* Work to be completed: Count the lines below that contain the word "worst", and reply with only that number.

* Stored items:
"""
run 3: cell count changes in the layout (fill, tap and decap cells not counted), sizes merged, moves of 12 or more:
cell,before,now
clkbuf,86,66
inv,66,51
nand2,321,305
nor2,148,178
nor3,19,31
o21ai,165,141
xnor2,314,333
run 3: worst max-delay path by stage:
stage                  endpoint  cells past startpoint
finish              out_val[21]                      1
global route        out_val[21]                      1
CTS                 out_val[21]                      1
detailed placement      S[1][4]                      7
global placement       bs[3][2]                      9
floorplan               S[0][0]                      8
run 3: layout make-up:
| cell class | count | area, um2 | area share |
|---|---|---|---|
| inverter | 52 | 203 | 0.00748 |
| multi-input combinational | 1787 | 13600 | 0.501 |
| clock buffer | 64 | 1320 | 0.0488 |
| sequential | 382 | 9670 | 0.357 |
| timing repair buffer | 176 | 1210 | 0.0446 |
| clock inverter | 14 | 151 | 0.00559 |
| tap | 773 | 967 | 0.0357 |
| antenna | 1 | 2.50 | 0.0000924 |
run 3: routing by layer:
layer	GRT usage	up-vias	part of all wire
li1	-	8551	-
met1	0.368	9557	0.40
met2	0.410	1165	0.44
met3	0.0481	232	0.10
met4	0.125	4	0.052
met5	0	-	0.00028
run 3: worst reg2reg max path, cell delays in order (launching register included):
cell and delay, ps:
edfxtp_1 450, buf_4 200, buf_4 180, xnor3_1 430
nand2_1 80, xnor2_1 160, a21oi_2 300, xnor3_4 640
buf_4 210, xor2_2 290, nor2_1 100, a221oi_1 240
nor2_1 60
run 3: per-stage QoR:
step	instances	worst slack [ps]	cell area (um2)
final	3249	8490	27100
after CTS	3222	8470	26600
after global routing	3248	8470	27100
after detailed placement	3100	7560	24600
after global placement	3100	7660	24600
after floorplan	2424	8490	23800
From an optimization exercise on the open Yosys and OpenROAD flow, aimed at small area, a short achievable clock period and few clock cycles per item; shortcuts taken in it are not production practice. At most, simulation tests tie the RTL to the original design; equivalence was not proved.

## neuron_visit
module neuron_visit (
    input  wire        clk,
    input  wire        rst,
    input  wire        cfg_wide,       
    input  wire [6:0]  cfg_step,       
    input  wire        pop_reset,      
    input  wire        pop_clocked,    
    input  wire [3:0]  pop_refract,    
    input  wire [22:0] pop_theta,      
    input  wire [23:0] pop_rest,       
    input  wire [7:0]  pop_d,          
    input  wire [15:0] pop_bias,       
    input  wire        pop_gated,      
    output wire [6:0]  f_addr,
    input  wire [24:0] f_data,
    input  wire        in_valid,
    output wire        in_ready,
    input  wire [63:0] in_rec,
    input  wire [31:0] in_acc,
    input  wire [31:0] in_late,
    input  wire        in_touched,
    output wire        out_valid,
    input  wire        out_ready,
    output wire [63:0] out_rec,
    output wire [3:0]  out_n,
    output wire        out_rest,
    output wire        out_refr_drop,
    output wire        out_gated,
    output wire        out_sat,
    output wire        out_clip
);
Size in the first run: roughly 5500 cells after synthesis, ~720 flip-flops, about 330 I/O pins, ~58000 µm² of cells after synthesis.
export LEC_CHECK = 0
export ABC_CLOCK_PERIOD_IN_PS = 6000
export CAP_MARGIN = 20
export CORE_MARGIN = 2
export CORE_UTILIZATION = 50
export SLEW_MARGIN = 20
create_clock -name core_clock -period 24.0 [get_ports {clk}]
standard.sh (not shown) runs the stock make flow with config.mk's settings and CLKGATE_MAP_FILE= SYNTH_SCRIPT=/design/flow/synth_recipe.tcl, a recipe that flattens the netlist after the stock synthesis.
==> flow/flow/run.sh <==
#!/bin/bash
# Standard layout, with two changes to how it is made (the SDC is unchanged):
# repair_timing is asked for extra setup slack so that the layout is optimised
# toward the period the design can reach, and the port buffers are plain
# buffers (buf_1) rather than the smallest-drive cell buffer_ports picks.
set -euo pipefail
MARGIN=$(cat flow/margin.txt)
bash standard.sh SETUP_SLACK_MARGIN=$MARGIN "BUFFER_PORTS_ARGS=-buffer_cell sky130_fd_sc_hd__buf_1" finish > flow_standard.log 2>&1
==> flow/flow/margin.txt <==
17.85
The first run completed with no timing, DRC or antenna violations.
"""
* Answer to the problem: 3